Richard Almanac Economics - The Inverted Yield Curve

I was originally skeptical of a recession occurring. And even if one did occur, it wouldn't be drastic.

So what, we're in recession. Suburb Sam, Trophy Wife Trisha and his Bevy of Suburbanite Princesses would have to make do in their palacial estate and 3 SUV's and VW Cabrio convertibles without a home equity loan to finance their family European trip for two years as GDP contracted 1.3%, and Trisha might have to shop at Wal-Mart and get a job!!!

Oh, the horrors.

But as time has gone on and I've seen just how much rot there is in the banking sector, not to mention the bevy of data coming out from different sectors, I'm pretty convinced a recession is on its way.

And then I found this;

It's one of those lessons you learn long ago. "Recessions always follow economic phenomenon X."

They don't know why.

Professors could really never give a good reason.
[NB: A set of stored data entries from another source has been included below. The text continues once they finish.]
This design comes from an exercise in tuning for small area, a short achievable clock period and few clock cycles on the open sky130 flow, not from production work. The RTL was checked by simulation tests, not by an equivalence proof against the original design. Power and IR drop assume default switching activity.

==> inputs of job 4375 <==
// cnn_classifier
module cnn_classifier #(
    parameter int NUM_WINDOWS = 10
) (
    input  logic        clk_i,
    input  logic        rst,
    input  logic [15:0] data_i,
    input  logic [7:0]  ctrl_i,    
    output logic [3:0]  class_o,
    output logic        done_o
);
clock: 13.0 ns
lec_check: 0
cap_margin: 20
core_margin: 2
core_utilization: 40
slew_margin: 20
standard.sh (not shown) runs the stock make flow with config.mk's settings and CLKGATE_MAP_FILE= SYNTH_SCRIPT=/design/flow/synth_recipe.tcl, a recipe that flattens the netlist after the stock synthesis.
==> flow/flow/run.sh <==
#!/bin/bash
# The standard layout, with timing repair aiming at a setup slack of 8.5 ns
# (a shorter critical path than the 13 ns clock needs). Constraints unchanged.
set -euo pipefail
bash standard.sh finish SETUP_SLACK_MARGIN=8.5 > standard_flow.log 2>&1
==> job 846 (differences from job 4375) <==
==> flow/flow/run.sh (replaced) <==
#!/bin/bash
# The standard layout, with timing repair aiming at a setup slack of 9.5 ns
# (a shorter critical path than the 13 ns clock needs). Constraints unchanged.
set -euo pipefail
bash standard.sh finish SETUP_SLACK_MARGIN=9.5 > standard_flow.log 2>&1
- CORE_UTILIZATION: 40 -> 60
- CTS_CLUSTER_DIAMETER: not set -> 100
- CTS_CLUSTER_SIZE: not set -> 30
- PLACE_DENSITY: not set -> 0.7
==> job 424 (differences from job 4375) <==
==> flow/flow/run.sh (replaced) <==
#!/bin/bash
# The standard layout, with timing repair aiming at a setup slack of 9.5 ns
# (a shorter critical path than the 13 ns clock needs). Constraints unchanged.
set -euo pipefail
bash standard.sh finish SETUP_SLACK_MARGIN=9.5 > standard_flow.log 2>&1
- CTS_CLUSTER_DIAMETER: not set -> 100
- CTS_CLUSTER_SIZE: not set -> 30
==> job 9094 (differences from job 4375) <==
==> flow/flow/run.sh (replaced) <==
#!/bin/bash
# The standard layout, with timing repair aiming at a setup slack of 9.5 ns
# (a shorter critical path than the 13 ns clock needs). Constraints unchanged.
set -euo pipefail
bash standard.sh finish SETUP_SLACK_MARGIN=9.5 > standard_flow.log 2>&1
==> qor summary <==
Setup bufs post-CTS: job 4375 0; job 9094 67; job 424 58; job 846 59
Fin area: job 4375 45040 um2; job 9094 46300 um2; job 424 44540 um2; job 846 43940 um2
Number of well taps: job 4375 1298; job 9094 1298; job 424 1298; job 846 873
Share of post-route cells with drive strength above 1: job 4375 7.804%; job 9094 16.66%; job 424 14.53%; job 846 14.04%
Power attributed to sequential cells: job 4375 3080 uW; job 9094 3090 uW; job 424 3080 uW; job 846 3080 uW
Drt wl/cell: job 4375 21.21 um; job 9094 21.61 um; job 424 21.77 um; job 846 23.76 um
Resized Gates After CTS: job 4375 0; job 9094 213; job 424 218; job 846 164
H-tree lvl count: job 4375 3; job 9094 3; job 424 2; job 846 1
Maximum number of pins on one net before global-route repair: job 4375 54; job 9094 50; job 424 50; job 846 55
Category of the critical setup timing path: job 4375 reg2reg; job 9094 reg2reg; job 424 reg2out; job 846 reg2out
Power dissipated in combinational cells: job 4375 1850 uW; job 9094 1840 uW; job 424 1840 uW; job 846 1890 uW
Clock transition at path regs: job 4375 0.06 ns; job 9094 0.06 ns; job 424 0.11 ns; job 846 0.11 ns
Non-clk bufs: job 4375 90; job 9094 173; job 424 155; job 846 154
Result of the run: job 4375 timing/DRC/antenna clean; job 9094 timing/DRC/antenna clean; job 424 timing/DRC/antenna clean; job 846 timing/DRC/antenna clean
Clock group total power: job 4375 2440 uW; job 9094 2320 uW; job 424 1320 uW; job 846 1210 uW
Met2 layer wire length in the routed design: job 4375 43150 um; job 9094 45860 um; job 424 45150 um; job 846 46630 um
Endpoint of the worst register-to-register path: job 4375 class_argmax_inst.ps_b_q[16]; job 9094 class_argmax_inst.ps_b_q[7]; job 424 class_argmax_inst.ps_b_q[10]; job 846 class_argmax_inst.ps_b_q[7]
Data arrival time of the critical path: job 4375 4.62 ns; job 9094 4.22 ns; job 424 1.06 ns; job 846 1.15 ns
Number of clock buffers in the layout: job 4375 116; job 9094 112; job 424 49; job 846 52
Testbench counts of job 4375, summed over its fixed seeds: cycles 2,632.
Testbench counts of job 846, summed over its fixed seeds: cycles 2,632.
Testbench counts of job 424, summed over its fixed seeds: cycles 2,632.
Testbench counts of job 9094, summed over its fixed seeds: cycles 2,632.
It just so happens recessions would always follow certain things and inverted yield curves were one of them. Sort of like various superstitious weather predictions found in Poor Richard's Almanac

There are theories that inverted yield curves foretell a recession as the long term future prospects of the economy are so low that demand for long term capital is also low, thereby driving down demand and therefore long term interest rate for loanable dollars.

Or that short term demand for immediate money to make a quick buck to feed a bubble drives up short term interest rates above long term interest rates, only until that bubble pops. But certainly this is not happening (note the heavy sarcasm).

Whatever the case, inverted yield curves tend to precede recessions. And when you combine it with charts like this;

it's getting harder and harder to ignore these "economic superstitions."

I wonder what Ben Franklin would be predicting.